Das Besondere an Torgau ist freilich, dass die meisten dieser Keller einer besonderen Nutzung dienten: dem Bierbrauen. Sodass die Kellererkundung gerade entlang der einstigen Hauptgassen auch eine Reise in die Geschichte des Torgauer Bieres und der Brauerben ist, deren bürgerlicher Status sich in Torgau jahrhundertelang an der Zahl der dem Haus zustehenden Gebäude bemaß.
Wer in Torgau etwas galt, der war ganz sicher Brauherr. Und über Jahrhunderte war das Torgauer Bier das beliebteste in der Region. Auch der Leipziger Rat deckte sich in Torgau mit Bier ein.
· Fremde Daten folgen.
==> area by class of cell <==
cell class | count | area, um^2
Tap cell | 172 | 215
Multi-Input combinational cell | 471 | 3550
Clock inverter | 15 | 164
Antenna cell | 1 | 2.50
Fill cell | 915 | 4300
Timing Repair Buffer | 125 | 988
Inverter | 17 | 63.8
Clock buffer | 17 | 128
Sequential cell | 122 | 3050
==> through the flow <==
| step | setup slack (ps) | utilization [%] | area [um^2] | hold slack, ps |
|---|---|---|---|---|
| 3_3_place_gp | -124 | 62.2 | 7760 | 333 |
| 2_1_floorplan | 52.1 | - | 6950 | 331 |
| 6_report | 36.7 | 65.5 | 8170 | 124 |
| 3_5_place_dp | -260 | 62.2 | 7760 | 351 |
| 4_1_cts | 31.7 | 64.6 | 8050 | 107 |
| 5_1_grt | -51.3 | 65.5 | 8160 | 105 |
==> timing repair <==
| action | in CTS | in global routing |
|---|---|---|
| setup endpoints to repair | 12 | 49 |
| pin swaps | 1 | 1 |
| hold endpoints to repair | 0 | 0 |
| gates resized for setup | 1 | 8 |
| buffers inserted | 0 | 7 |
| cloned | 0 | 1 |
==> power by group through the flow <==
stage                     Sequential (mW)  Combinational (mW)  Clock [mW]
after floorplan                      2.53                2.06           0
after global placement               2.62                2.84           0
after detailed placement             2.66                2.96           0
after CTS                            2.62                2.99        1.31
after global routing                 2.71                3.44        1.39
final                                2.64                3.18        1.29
## src/common/tpc_pkg.sv

```systemverilog
// constants for the prescaled 16-bit timer/counter
// assumes a byte-wide register port with 8-bit addresses
package tpc_pkg;
  // register offsets
  localparam logic [7:0] TPC_IRQ_ENABLE_ADDR  = 8'he8;
  localparam logic [7:0] TPC_CONTROL_ADDR     = 8'hea;
  localparam logic [7:0] TPC_IRQ_FLAGS_ADDR   = 8'hc8;
  localparam logic [7:0] TPC_COUNT_LOW_ADDR   = 8'hec;
  localparam logic [7:0] TPC_COUNT_HIGH_ADDR  = 8'hed;
  // reset values
  localparam logic [7:0] TPC_IRQ_ENABLE_RST   = 8'h00;
  localparam logic [7:0] TPC_CONTROL_RST      = 8'h00;
  // timer_control fields
  localparam int TPC_FULL_SEL_BIT  = 7;
  localparam int TPC_BYTE_SEL_BIT  = 6;
  localparam int TPC_CLR_EN_BIT    = 5;
  localparam int TPC_BYTE_FLAG_BIT = 4;
  localparam int TPC_DIV_LSB       = 2;
  localparam int TPC_SRC_LSB       = 0;
  // timer_irq_enable / timer_irq_flags fields
  localparam int TPC_WRAP_EN_BIT   = 7;
  localparam int TPC_FULL_FLAG_BIT = 7;
  // source select codes
  localparam logic [1:0] TPC_SRC_STOP = 2'h0;
  localparam logic [1:0] TPC_SRC_CLK6 = 2'h1;
  localparam logic [1:0] TPC_SRC_TEST = 2'h2;
  localparam logic [1:0] TPC_SRC_PIN  = 2'h3;
  // machine cycle timing: six system clocks per machine cycle
  localparam int TPC_CLK_HZ           = 20000000;
  localparam int TPC_MCYCLE_DIV       = 6;
  localparam int TPC_MCYCLE_CLKS      = TPC_MCYCLE_DIV;
  localparam logic [2:0] TPC_PH_SAMPLE_A = 3'h1;
  localparam logic [2:0] TPC_PH_SAMPLE_B = 3'h4;
  localparam logic [2:0] TPC_PH_LAST     = 3'(TPC_MCYCLE_CLKS - 1);
endpackage

```

## src/core/tpc_timer.sv

```systemverilog
// 16-bit free-running timer/counter with 1/2/4/8 prescaler and wrap flags
// assumes count, clear and idle inputs synchronous to clk_sys
// Function
// - count is sixteen bits, a high byte and a low byte
// - timer is stopped or clocked via prescaler from clock/6 or count pin
// - each count pin rising edge advances prescaler, at most once per machine cycle
// - pin sampled twice per machine cycle; low then high sample is an edge
// - early edge counts next machine cycle, late edge one cycle after that
// - prescaler divides by 1,2,4,8; cleared on factor, source change or reset
// - both count bytes readable while running, no snapshot latch
// - count not loadable; zeroed by reset or enabled clear-pin rising edge
// - byte wrap and full wrap flags set one machine cycle after overflow
// - setting the full wrap flag also sets the byte wrap flag
// - wrap request needs global enable and matching select bit, one output
// - flags are only cleared by software, each individually
// - clear-pin reset also clears the prescaler
// - idle mode holds count and prescaler in reset and stops counting
// - irq enable register bits: wrap, bus ctrl, cmp1, cmp0, cap3..cap0
// - control register: full sel, byte sel, clear en, byte flag, div, source
// - divider code 00,01,10,11 divides by 1,2,4,8
// - source code 00 stop, 01 clock/6, 10 test reserved, 11 count pin
//
// The strobed register port was left to the implementer.
`timescale 1ns/1ns
module tpc_timer
  import tpc_pkg::*;
(
  // clock and reset
  input  wire logic       clk_sys,
  input  wire logic       arst_n,
  // register port
  input  wire logic [7:0] addr,
  input  wire logic [7:0] wr_data,
  input  wire logic       wr_en,
  input  wire logic       rd_en,
  output logic      [7:0] rd_data,
  // pins and power state
  input  wire logic       ext_count_pin,
  input  wire logic       ext_clear_pin,
  input  wire logic       idle_mode,
  // interrupt request
  output logic            wrap_irq_req
);

  function automatic logic [2:0] div_last(input logic [1:0] code);
    div_last = 3'((4'h1 << code) - 4'h1);
  endfunction

  logic       rst_meta_reg;
  logic       rst_sync_reg;
  wire        rst_n = rst_sync_reg;

  always_ff @(posedge clk_sys or negedge arst_n) begin
    if (!arst_n) begin
      rst_meta_reg <= 1'b0;
      rst_sync_reg <= 1'b0;
    end else begin
      rst_meta_reg <= 1'b1;
      rst_sync_reg <= rst_meta_reg;
    end
  end

  logic [7:0]  irq_enable_reg;
  logic [7:0]  control_reg;
  logic        full_flag_reg;
  logic [15:0] count_reg;
  logic [2:0]  phase_reg;
  logic [2:0]  presc_reg;
  logic        pin_samp_reg;
  logic        early_reg;
  logic        late_reg;
  logic        pend_reg;
  logic        stage_reg;
  logic        clr_pin_reg;
  logic        byte_ovf_reg;
  logic        full_ovf_reg;
  logic [3:0]  ctrl_prev_reg;
  logic [7:0]  rd_data_reg;
  logic        irq_reg;

  // register decode
  wire wr_ctrl  = wr_en && (addr == TPC_CONTROL_ADDR);
  wire wr_ien   = wr_en && (addr == TPC_IRQ_ENABLE_ADDR);
  wire wr_flags = wr_en && (addr == TPC_IRQ_FLAGS_ADDR);

  wire [1:0] src_sel = control_reg[TPC_SRC_LSB +: 2];
  wire [1:0] div_sel = control_reg[TPC_DIV_LSB +: 2];
  wire       mc_end  = (phase_reg == TPC_PH_LAST);
  wire       samp_a  = (phase_reg == TPC_PH_SAMPLE_A);
  wire       samp_b  = (phase_reg == TPC_PH_SAMPLE_B);

  // pin sampled at the two sample phases only
  wire       samp_now  = samp_a || samp_b;
  wire       pin_edge  = samp_now && !pin_samp_reg && ext_count_pin;

  // ext clear: rising edge while enabled
  wire       clr_edge  = ext_clear_pin && !clr_pin_reg
                         && control_reg[TPC_CLR_EN_BIT];
  // prescaler is cleared on a change of its factor or source
  wire       cfg_change = (ctrl_prev_reg != control_reg[3:0]);
  wire       presc_clr  = clr_edge || idle_mode || cfg_change;

  // source tick into the prescaler, at most one per machine cycle
  wire       src_tick = mc_end && !idle_mode &&
                        (((src_sel == TPC_SRC_CLK6)) ||
                         ((src_sel == TPC_SRC_PIN) && stage_reg));
  wire       presc_out = src_tick && !presc_clr &&
                         (presc_reg == div_last(div_sel));

  wire [15:0] count_inc = count_reg + 16'h0001;
  wire        low_wrap  = presc_out && (count_reg[7:0] == 8'hff);
  wire        full_wrap = presc_out && (count_reg == 16'hffff);

  // flag set one machine cycle after the overflow
  wire set_full = mc_end && full_ovf_reg;
  wire set_byte = mc_end && (byte_ovf_reg || full_ovf_reg);

  // software clear only; a set in the same cycle wins
  wire byte_flag_next = set_byte ||
       (wr_ctrl ? wr_data[TPC_BYTE_FLAG_BIT] : control_reg[TPC_BYTE_FLAG_BIT]);
  wire full_flag_next = set_full ||
       (wr_flags ? wr_data[TPC_FULL_FLAG_BIT] : full_flag_reg);

  wire irq_next = irq_enable_reg[TPC_WRAP_EN_BIT] &&
       ((control_reg[TPC_BYTE_SEL_BIT] && control_reg[TPC_BYTE_FLAG_BIT]) ||
        (control_reg[TPC_FULL_SEL_BIT] && full_flag_reg));

  // live read of both bytes, carry may land between reads
  wire [7:0] rd_next =
       (addr == TPC_IRQ_ENABLE_ADDR) ? irq_enable_reg :
       (addr == TPC_CONTROL_ADDR)    ? control_reg :
       (addr == TPC_IRQ_FLAGS_ADDR)  ? {full_flag_reg, 7'h00} :
       (addr == TPC_COUNT_LOW_ADDR)  ? count_reg[7:0] :
       (addr == TPC_COUNT_HIGH_ADDR) ? count_reg[15:8] : 8'h00;

  // machine cycle phase
  always_ff @(posedge clk_sys or negedge rst_n) begin
    if (!rst_n) begin
      phase_reg <= 3'h0;
    end else begin
      phase_reg <= mc_end ? 3'h0 : phase_reg + 3'h1;
    end
  end

  // edge pipeline: early edge fires end of next cycle, late one cycle later
  always_ff @(posedge clk_sys or negedge rst_n) begin
    if (!rst_n) begin
      pin_samp_reg <= 1'b0;
      early_reg    <= 1'b0;
      late_reg     <= 1'b0;
      pend_reg     <= 1'b0;
      stage_reg    <= 1'b0;
    end else begin
      if (samp_now) begin
        pin_samp_reg <= ext_count_pin;
      end
      if (mc_end) begin
        stage_reg <= early_reg || pend_reg;
        pend_reg  <= late_reg;
        early_reg <= 1'b0;
        late_reg  <= 1'b0;
      end else begin
        if (pin_edge && samp_a) begin
          early_reg <= 1'b1;
        end
        if (pin_edge && samp_b) begin
          late_reg <= 1'b1;
        end
      end
    end
  end

  // prescaler and counter
  always_ff @(posedge clk_sys or negedge rst_n) begin
    if (!rst_n) begin
      presc_reg <= 3'h0;
      count_reg <= 16'h0000;
    end else begin
      if (presc_clr || presc_out) begin
        presc_reg <= 3'h0;
      end else if (src_tick) begin
        presc_reg <= presc_reg + 3'h1;
      end
      // no write path: only reset, clear pin and idle zero it
      if (clr_edge || idle_mode) begin
        count_reg <= 16'h0000;
      end else if (presc_out) begin
        count_reg <= count_inc;
      end
    end
  end

  // overflow pending until end of following machine cycle
  always_ff @(posedge clk_sys or negedge rst_n) begin
    if (!rst_n) begin
      byte_ovf_reg <= 1'b0;
      full_ovf_reg <= 1'b0;
    end else begin
      if (low_wrap) begin
        byte_ovf_reg <= 1'b1;
      end else if (mc_end) begin
        byte_ovf_reg <= 1'b0;
      end
      if (full_wrap) begin
        full_ovf_reg <= 1'b1;
      end else if (mc_end) begin
        full_ovf_reg <= 1'b0;
      end
    end
  end

  // registers
  always_ff @(posedge clk_sys or negedge rst_n) begin
    if (!rst_n) begin
      irq_enable_reg <= TPC_IRQ_ENABLE_RST;
      control_reg    <= TPC_CONTROL_RST;
      full_flag_reg  <= 1'b0;
      ctrl_prev_reg  <= TPC_CONTROL_RST[3:0];
      clr_pin_reg    <= 1'b0;
    end else begin
      if (wr_ien) begin
        irq_enable_reg <= wr_data;
      end
      if (wr_ctrl) begin
        control_reg[7:5] <= wr_data[7:5];
        control_reg[3:0] <= wr_data[3:0];
      end
      control_reg[TPC_BYTE_FLAG_BIT] <= byte_flag_next;
      full_flag_reg <= full_flag_next;
      ctrl_prev_reg <= control_reg[3:0];
      clr_pin_reg   <= ext_clear_pin;
    end
  end

  // outputs from flops
  always_ff @(posedge clk_sys or negedge rst_n) begin
    if (!rst_n) begin
      rd_data_reg <= 8'h00;
      irq_reg     <= 1'b0;
    end else begin
      rd_data_reg <= rd_en ? rd_next : 8'h00;
      irq_reg     <= irq_next;
    end
  end

  assign rd_data      = rd_data_reg;
  assign wrap_irq_req = irq_reg;
endmodule // tpc_timer

```

## config.mk

```make
export PLATFORM = sky130hd
export DESIGN_NAME = tpc_timer
export DESIGN_NICKNAME = d
export VERILOG_FILES = /design/src/common/tpc_pkg.sv /design/src/core/tpc_timer.sv
export SDC_FILE = /design/constraint.sdc
export NUM_CORES = 1
export LEC_CHECK = 0
export BUFFER_PORTS_ARGS = -buffer_cell sky130_fd_sc_hd__buf_4
export CORE_AREA = 2 2 74 76
export CTS_CLUSTER_DIAMETER = 100
export DETAILED_ROUTE_END_ITERATION = 8
export DIE_AREA = 0 0 76 78
export PLACE_DENSITY = 0.76
export SYNTH_ARGS = -nofsm -noshare
export SYNTH_HDL_FRONTEND = slang
export SYNTH_SLANG_ARGS = --single-unit
export TNS_END_PERCENT = 50
```

## constraint.sdc

```tcl
create_clock -name clk_sys -period 2.4 [get_ports clk_sys]
set_clock_uncertainty 0.15 [all_clocks]
set_input_delay 0 -clock clk_sys [delete_from_list [all_inputs] [get_ports clk_sys]]
set_output_delay 0 -clock clk_sys [all_outputs]
set_load 0.05 [all_outputs]
```

==> results of run 1 <==
[worst max-delay path, cell delays in order, from the launching register on]
cell     delay, ns
dfrtp_1       0.42
buf_6         0.13
buf_4         0.14
o31a_1        0.38
or4b_4        0.61
or4_1         0.50
a21oi_1       0.16
[cells in the final DEF (no fill, tap or decap), drive strengths merged, types with 13 or more instances in the layout]
master / n
a21oi: 26
buf: 55
dfrtp: 62
dlygate4sd3: 18
inv: 13
mux2: 17
nand2: 16
nor2: 20
o21ai: 21
[report_power, final]
part	switching [uW]	leakage (uW)	internal, uW
combinational	82.0	0.000872	92.1
clock	423	0.000108	608
sequential	22.9	0.000839	1070
total	528	0.00182	1770
[worst min path at each step]
stage / end / slack [ns] / cells past startpoint
floorplan: rst_meta_reg / -0.45 / 0
global placement: rst_meta_reg / -0.37 / 1
detailed placement: rst_meta_reg / -0.37 / 1
CTS: rd_data[7] / 0.01 / 5
global route: rd_data[7] / 0.07 / 5
finish: rd_data[7] / 0.02 / 5
[per-layer routing]
metal / vias to the layer above / global-route usage / wire (um)
li1: 1175 / - / -
met1: 1247 / 0.3036 / 2858
met2: 111 / 0.4714 / 3893
met3: 37 / 0.1047 / 479
met4: 0 / 0.1218 / 308
met5: - / 0 / 0
[metrics by stage]
step | util | area (um2) | total power [uW] | setup WS, ns | instances
2_1_floorplan | - | 2928 | 1168 | 0.008954 | 277
5_1_grt | 0.7717 | 3891 | 2379 | -0.1945 | 430
4_1_cts | 0.7613 | 3839 | 2301 | -0.1653 | 426
6_report | 0.7717 | 3891 | 2296 | -0.1670 | 430
3_5_place_dp | 0.6630 | 3343 | 1232 | -0.1699 | 387
3_3_place_gp | 0.6630 | 3343 | 1227 | -0.1091 | 387
[logic make-up (layout without fill, tap and decap cells)]
group | count (synthesis) | in the layout | share of synthesized area
AND/OR/NAND/NOR | 90 | 92 | 0.1722
AO/OA/AOI/OAI | 64 | 64 | 0.1259
flip-flops | 62 | 62 | 0.5310
multiplexers | 29 | 29 | 0.1066
buffers and inverters | 21 | 102 | 0.03041
XOR/XNOR | 8 | 8 | 0.02398
adder cells (fa/ha/maj) | 2 | 2 | 0.008564
other | 1 | 1 | 0.001284
[layout make-up]
type	count	area, um2	area share
Sequential cell	62	1554	0.3994
Multi-Input combinational cell	196	1353	0.3476
Timing Repair Buffer	73	625.6	0.1608
Clock buffer	10	137.6	0.03537
Tap cell	70	87.58	0.02251
Clock inverter	6	85.08	0.02186
Inverter	13	48.80	0.01254
[timing repair]
item                                    in CTS  in global routing
cloned                                       2                  0
hold buffers                                18                  0
pin swaps                                   15                  1
buffers inserted                             3                  4
endpoints found under the setup margin      14                 15
endpoints found under the hold margin       39                  0
gates resized for setup                     11                  2
==> flow_summary.yaml, run 1 <==
outcome:
  status: "finished with violations"
  violations: "negative setup slack"
sta:
  tns_ns: -1.273
  relSlewSlack: 0.5290
  drv_slew: 0
  period_needed_ns: 2.567
  hold_violations: 0
  post-route-period-util: 1.070
  rsz0062_at_grt: "yes"
  holdWs_ns: 0.02277
  fin_ws_ns: -0.1670
  worst_pin_slew_ns: 0.7032
  fmax_mhz: 389.6
  setup_viol: 14
power_and_ir_drop:
  powerDensity_nw_per_um2: 590.1
  p_leak_uw: 0.001819
  vdd_ir_drop_max_mv: 0.6364
synthesis:
  post-synth-top-count-cell: "dfrtp_1"
  synth_cell_types: 41
  synth_edf_count: 0
  synth_cells: 277
  syn_area_um2: 2922
  yosysSeqAreaShare: 0.5310
  yosys-top-cells-area: "dfrtp_1 53%, mux2_2 6.6%, a21oi_1 4.5%, mux2i_1 4.1%, or4_1 3.1%"
  yosys_warnings: 0
  synth_top_area_frac: 0.5310
  avgSynthCellArea_um2: 10.55
  yosys-top-cells-count: "62 x dfrtp_1, 26 x a21oi_1, 20 x nor2_1"
  synth_ff_type: "dfrtp_1"
  synth-seq-cells: 62
  async_reset_ff_frac: 1.000
  yosys.area.top_type: "dfrtp_1"
  syn_nets: 302
die:
  fp-row-count: 26
  dieArea_um2: 5928
  die_x_um: 76
  start_util: 0.5794
  die_h_um: 78
  core_um2: 5042
  io_pins: 32
critical_path:
  crit_type: "reg -> reg"
  end_kind: "flip-flop"
  rr_startpoint: "control_reg[3]"
  critPathArrivalTime_ns: 2.69
  r2r-end: "count_reg[8]"
  critPathRequiredTime_ns: 2.53
  rrSetupSlack_ns: -0.17
  crit_end: "count_reg[8]"
  cp_max_fo: 6
  crit_path_start_kind: "flip-flop"
  cp-startpoint: "control_reg[3]"
  reg2reg_depth: 6
cells_and_area:
  area_growth_pct: 33.19
  n_antenna_cell: 0
  drive_above_1_share: 0.2861
  largest_reg_flops: 16
  fill_cells: 308
  nets: 380
global_routing:
  grt_pass1_wl_um: 12550
  grt.overflow.total: 0
  antenna_found_initial: 0
  gr-usage-all-layers: 0.2740
  grt_pass1_vias: 2624
  grt_max_degree: 39
clock_network:
  clk_latency_ns: 0.35
  cts.path.max_buffers: 2
  path_clk_slew_ns: 0.07
  h-tree-depth: 3
  cts.sinks: 62
  cts_tree: "built"
  cts_root_buf: "clkbuf_8"
  numCtsBuffers: 9
route:
  avgViaCountPerCell: 5.977
  wl_per_cell_um: 17.53
  num_vias: 2570
  first_pass_iters: 4
  final_antenna_net_count: 0
  wl_um: 7539
  drc: 0
  drt-initial-drc-count: 155
run:
  maxCapViolCount: 0
hold_path:
  min_path_type: "in -> reg"
  min-delay-start: "addr[4]"
place:
  io_buffers: 31
  dp_hpwl_um: 4583
  gp_congestion: 0.8237
Note: power is estimated with default switching activity, not from simulation.
==> run 2: changes to the inputs <==
--- a/config.mk
+++ b/config.mk
@@ -10,7 +10,7 @@
 export CTS_CLUSTER_DIAMETER = 100
 export DETAILED_ROUTE_END_ITERATION = 8
 export DIE_AREA = 0 0 76 78
-export PLACE_DENSITY = 0.76
+export PLACE_DENSITY = 0.75
 export SYNTH_ARGS = -nofsm -noshare
 export SYNTH_HDL_FRONTEND = slang
 export SYNTH_SLANG_ARGS = --single-unit
==> run 2 against run 1 <==
Effect of this change: the run still ends with negative setup slack left; worst setup slack better by 0.060 ns; maximum frequency up 2.4%; hold slack got worse by 0.00076 ns; clock power up 7%; final cell count is the same; die area unchanged; power increased by 3.3%; via count is 3.5% lower; first-iteration DRC count shrank 8.4%; non-clock buffer count unchanged; sequential power about the same; clock-buffer cell count shrank 1.
==> flow_summary.yaml, run 2 (synthesis gave the netlist of run 1 again) <==
global_routing:
  grt.overflow.total: 0
  gr-usage-all-layers: 0.2676
  grt_pass1_vias: 2549
  grt_pass1_wl_um: 12380
  antenna_found_initial: 0
  grt_max_degree: 54
die:
  dieArea_um2: 5928
  die_x_um: 76
  core_um2: 5042
  die_h_um: 78
  start_util: 0.5794
  io_pins: 32
  fp-row-count: 26
place:
  place_inst: 386
  dp_hpwl_um: 4483
  postPlaceCellArea_um2: 3336
  gp_congestion: 0.8052
  io_buffers: 31
  place_ws_ns: -0.1569
sta:
  fin_ws_ns: -0.1065
  hold_violations: 0
  relSlewSlack: 0.5567
  tns_ns: -0.4819
  rsz0062_at_grt: "yes"
  setup_viol: 12
  worst_pin_slew_ns: 0.6619
  period_needed_ns: 2.507
  fmax_mhz: 399.0
  drv_slew: 0
  post-route-period-util: 1.044
cells_and_area:
  largest_reg_flops: 16
  final_cells: 430
  nets: 380
  drive_above_1_share: 0.2917
  n_antenna_cell: 0
  area_growth_pct: 34.05
  final_cell_mix: "60 x dfrtp_1, 48 x buf_4, 24 x a21oi_1"
  multi_input_area_um2: 1363
  register_area_um2: 1554
  fill_cells: 313
  layout_commonest_cell: "dfrtp_1"
  final_area_um2: 3916
route:
  num_vias: 2479
  final_antenna_net_count: 0
  drt-initial-drc-count: 142
  wl_um: 7224
  wl_per_cell_um: 16.80
  first_pass_iters: 4
  drc: 0
  avgViaCountPerCell: 5.765
clock_network:
  cts_tree: "built"
  cts.path.max_buffers: 2
  cts.sinks: 62
  h-tree-depth: 3
  path_clk_slew_ns: 0.07
  numCtsBuffers: 9
  cts_root_buf: "clkbuf_8"
  clk_latency_ns: 0.34
power_and_ir_drop:
  p_leak_uw: 0.001811
  vdd_ir_drop_max_mv: 0.4156
  powerDensity_nw_per_um2: 605.4
hold_path:
  min_path_type: "in -> reg"
  min-delay-start: "addr[0]"
critical_path:
  critPathArrivalTime_ns: 2.58
  cp-startpoint: "control_reg[3]"
  end_kind: "flip-flop"
  crit_path_start_kind: "flip-flop"
  crit_type: "reg -> reg"
  rr_startpoint: "control_reg[3]"
  critPathRequiredTime_ns: 2.47
  cp_max_fo: 9
outcome:
  violations: "negative setup slack"
  status: "finished with violations"
run:
  maxCapViolCount: 0
## run 2: power breakdown
group	internal [uW]	switching [uW]	total [uW]
sequential	1070	17.1	1090
clock	684	415	1100
combinational	98.8	88.0	187
total	1850	521	2370
## run 2: final timing paths
| kind | end | slack [ns] | cells after the start |
|---|---|---|---|
| hold reg to reg | count_reg[0] | 0.10 | 1 |
| setup / recovery | count_reg[10] | -0.11 | 7 |
| min in group asynchronous | count_reg[0] | 0.10 | 1 |
| setup reg to reg | count_reg[10] | -0.11 | 7 |
| hold / removal | rd_data[7] | 0.02 | 4 |
| max in group asynchronous | phase_reg[2] | 1.28 | 1 |
## run 2: critical path: stages, from the launching register on
cell and delay [ns]:
dfrtp_1 0.42, buf_6 0.14, xor2_2 0.17, nor4_4 0.34
or4b_4 0.60, buf_4 0.19, o31ai_1 0.28, a21oi_2 0.09
## run 2: metrics by stage
stage                     hold slack (ns)  utilization  power (uW)
after detailed placement          -0.3661       0.6615        1232
after CTS                        0.003385       0.7610        2372
after global placement            -0.3680       0.6615        1228
after global routing              0.08252       0.7767        2457
after floorplan                   -0.4456            -        1168
final                             0.02200       0.7767        2371
## run 2: metal layers
layer	vias up	GRT usage	routed length [um]	part of all wire
met1	1206	0.3277	2890	0.40
met5	-	0	0	0
met4	0	0.1145	209	0.029
met2	87	0.4607	3727	0.52
met3	20	0.05814	396	0.055
li1	1166	-	-	-
## run 2: final cells by class
cell class	count	share of cell area
repair buffers	73	0.1601
clock inverters	7	0.02875
inverters	13	0.01246
multi-input cells	196	0.3479
flip-flops and latches	62	0.3968
well taps	70	0.02236
clock buffers	9	0.03163
## run 2: repair_timing
item,in CTS,in global routing
setup buffers,3,4
gates resized for setup,7,11
setup endpoints to repair,14,17
hold endpoints to repair,46,0
cloned,2,0
pin swaps,12,5
hold buffers,19,0
==> run 3: changes to the inputs <==
==> constraint.sdc (replaced) <==
create_clock -name clk_sys -period 2.6 [get_ports clk_sys]
set_clock_uncertainty 0.15 [all_clocks]
set_input_delay 0 -clock clk_sys [delete_from_list [all_inputs] [get_ports clk_sys]]
set_output_delay 0 -clock clk_sys [all_outputs]
set_load 0.05 [all_outputs]
==> run 3 against run 2 <==
Effect of this change: the flow now finishes without violations; combinational power decreased by 21%; sequential share of layout area increased by 1.4 points; critical path type unchanged; first-iteration DRC count increased by 2.1%; critical endpoint is now count_reg[11]; largest cell class unchanged; highest routed layer unchanged.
Eine Stadt, auf Bier gebaut
Und so ist es auch kein Zufall, wenn in vielen der aufgesuchten Keller auch noch die Deckenöffnungen für den Bierablass zu finden sind, deutlicher Hinweis auf die einstige Nutzung des Kellers zur Bierherstellung. Oft befinden sich diese für die Bierherstellung genutzten Keller auch nicht direkt unterm Wohnhaus, sondern im Hofbereich.
Das Schöne in Torgau ist: In der Fischerstaße 11 kann man tatsächlich noch ein altes Brauhaus besichtigen – samt Braukeller, der in diesem Fall etwas jüngeren Datums ist, erkennbar an seiner Ausmauerung in Ziegeln und Sandstein. Und spätestens, wenn man auf Sandstein trifft, so stellt Jürgen Herzog fest, weiß man, dass man es mit einem richtig reichen Brauberechtigten zu tun hat. Denn der Sandstein war teuer und wurde aus dem Elbsandsteingebirge herangeschifft. Aber er verbesserte auch das eingelagerte Bier.
Viele der untersuchten Keller sind im Buch auch fotografisch abgebildet, damit man einen Eindruck bekommt davon, wie die Torgauer im Mittelalter ihre Keller bauten. So stabil, dass die Keller in der Regel die Stadtbrände überlebten und wie selbstverständlich in den Neubau des Wohngebäudes einbezogen wurden.
Entstanden ist auf diese Weise ein Torgauer Kellerkataster, das ursprüngliche Baustrukturen der Stadt genauso sichtbar macht wie die jahrhundertealte Tradition der Braurechte. Gleichzeitig machen Größe und Bauweise der Keller aber auch die soziale Schichtung der Stadt sichtbar.
Und das Projekt macht auch weiße Stellen in der Torgauer Stadtforschung sichtbar – so etwa bei der Kellererkundung in der alten Amtsvorstadt, die – wie alle Torgauer Vorstädte – lockerer bebaut war als die Altstadt. Aber wie in Leipzig wurden auch in Torgau die Vorstädte immer wieder Opfer von Kriegen. Und in Torgau kam hinzu: Die Amtsvorstadt lag direkt an der Elbe, hier konnte man Keller gar nicht so tief eingraben, weil sie sonst regelmäßig bei Hochwassern überflutet worden wären.
Jürgen Herzog zeigt hier, indem er Viertel für Viertel die Ergebnisse der Kellerforschung einfach aufblättert, wie spannend die Erkundung des Untergrunds in einer alten Stadt wie Torgau sein kann. Und dass es sich tatsächlich lohnt, in die alten Keller hinabzusteigen, bis auf den Porphyrfels hinunter, auf dem Torgau erbaut wurde.
Jürgen Herzog „Die Torgauer Altstadt und ihre Keller“, Sax-Verlag, Beucha und Markkleeberg 2025, 20 Euro.